Camino Frances: Part Six

As each footstep brought me closer to Santiago, my excitement mounted.  The milestones took on greater significance – 50, 40, 30, 20 and then 12,5 kms to go.  It hardly seemed possible that I had started 800 kms back in St Jean Pied de Port.  Before I left home I would lie in bed at night and have minor panic attacks about walking such great distances.  And in the end it wasn’t the distances that were the problem at all, but a sprained ankle that hindered me.  I realize now that I can walk any distance and that everything is possible if the mind (and body) is right.

So close to Santiago

I mentioned in my first blog that a pilgrimage is a metaphor for life.  The last 100 kms of the walk are very significant, especially if you have figured out that what happens to you along the Camino is symbolic of what has occurred during your life.  If the Camino reflects life from beginning to end, then the cathedral in Santiago would be your return home to your Source or Creator.  Strangely enough, all through Galicia you come across many old churches with cemetries and walls of remembrance and these, plus the proximity to Santiago, make you ponder on your own mortality and how spiritually prepared you are for the life hereafter.  Gazing at one of the tombstones, the following thought-provoking words I’d read somewhere seemed to reach out to me from the grave:  “I was what you are.  You will be what I am.”

You will be what I am

I spent my last night on the Camino at Monto de Gozo (Mount Joy) just 4.7 kms from Santiago.  The enormous monument commenorating Pope John Paul II’s visit forms a dramatic backdrop to the pilgrim village with its numerous blockhouses of accommodation.  The next morning the walk to the Praza Obradoiro, the square in front of the cathedral, seemed to take forever, but what an emotional moment it was when I arrived and stood before that magnificent cathedral.  I wasn’t the only one crying.  I saw people on their knees, people hugging each other for ages and ages and others just staring up, not quite believing that they were actually there.  I’m sure there were prayers of gratitude on everyone’s lips.  I wondered if this was reflective of the joy that believers would feel when they were welcomed home at the end of their lives.

I've arrived!!!

All pilgrims are issued with a Pilgrims Passport at the start of their Camino, which needs to be stamped at every albergue along the way.  Stamps are also available at cafes, churches and other places en route.  On arrival at Santiago, pilgrims must go to the Pilgrim Office and present their passports, with the required number of stamps to prove that they have walked at least the last 100 kms.  They will then be issued with a certificate of completion (Compostella), which is given to all bona-fide pilgrims.

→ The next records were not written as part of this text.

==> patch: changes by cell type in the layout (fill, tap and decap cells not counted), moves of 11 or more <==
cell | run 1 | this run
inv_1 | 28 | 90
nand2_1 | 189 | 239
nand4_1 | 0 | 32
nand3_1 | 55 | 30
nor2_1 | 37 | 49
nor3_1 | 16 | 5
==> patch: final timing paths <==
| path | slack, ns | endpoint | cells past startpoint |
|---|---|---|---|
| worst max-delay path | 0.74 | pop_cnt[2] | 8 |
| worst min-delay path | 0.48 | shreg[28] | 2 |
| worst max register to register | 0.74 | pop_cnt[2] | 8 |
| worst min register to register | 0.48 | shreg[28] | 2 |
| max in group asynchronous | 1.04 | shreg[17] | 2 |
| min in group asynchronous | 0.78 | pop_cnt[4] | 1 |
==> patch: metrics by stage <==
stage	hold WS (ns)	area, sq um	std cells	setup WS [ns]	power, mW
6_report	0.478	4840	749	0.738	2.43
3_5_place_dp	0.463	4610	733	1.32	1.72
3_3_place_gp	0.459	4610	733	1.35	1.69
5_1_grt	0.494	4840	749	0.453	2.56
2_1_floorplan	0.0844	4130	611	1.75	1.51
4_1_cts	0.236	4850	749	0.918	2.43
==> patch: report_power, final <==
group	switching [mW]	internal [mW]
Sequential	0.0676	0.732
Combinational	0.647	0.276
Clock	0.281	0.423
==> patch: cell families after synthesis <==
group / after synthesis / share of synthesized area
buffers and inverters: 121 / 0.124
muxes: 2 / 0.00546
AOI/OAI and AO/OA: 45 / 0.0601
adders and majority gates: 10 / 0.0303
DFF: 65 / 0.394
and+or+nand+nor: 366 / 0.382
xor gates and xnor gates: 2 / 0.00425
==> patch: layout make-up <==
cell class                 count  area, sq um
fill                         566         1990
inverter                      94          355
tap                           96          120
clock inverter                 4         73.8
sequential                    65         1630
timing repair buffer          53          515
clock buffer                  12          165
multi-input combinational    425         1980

Pages in my Pilgrims Passport

It was one of the proudest moments of my life when I was handed my Compostella.

My treasured Compostella

The pilgrim mass in the cathedral is a fitting end to the pilgrimage.  During the mass an enormous 54 kg incense burner, called a Botafumeiro, is swung across the cathdral.  It is quite dramatic watching this and I think quite a few pilgrims would have been taken out if the rope had accidentally snapped during the ceremony.  It took numerous scarlet robed attendants to hold the rope while all this was happening.  Inside the cathedral complete strangers, who had seen me limping along the path, came to hug me and congratulate me on making it despite painful odds.

Swinging the Botafumeiro

It is customary for pilgrims to go behind the altar and give the statue of St James a big hug and a prayer of thanks for his protection on the pilgrimage, which I duly did.  His remains are kept in a crypt nearby.

Casket containing remains of St James

In closing, I would say that it’s difficult, in a few short blogs, to convey the camaraderie and spirit of the Camino de Santiago.  It is an unequalled experience.  My personal view is that once you step onto the path you are on a matrix that has an energy of its own.  People are kind, helpful and friendly.  In fact, the words “brotherhood of man” come to mind when I think of the people I met.  It’s here that your faith in the goodness of humanity is restored.

Nature, too, embraces you without judgment.  Clouds float across silent skies and trees rustle in the gentle wind.  The path beckons you to see what lies beyond the next kilometer and you never feel alone when birdsong fills the air.  Peace and tranquility are your companions.

What do you take away from the Camino?  A realization that you really don’t need all the trappings of modern society.  A realization that material possesions are largely quite superfluous and a knowing of what is really important in your life.  In the end it all boils down to loving your family/friends, your neighbour, Nature and your Creator.  It’s as simple as that.  Love is all!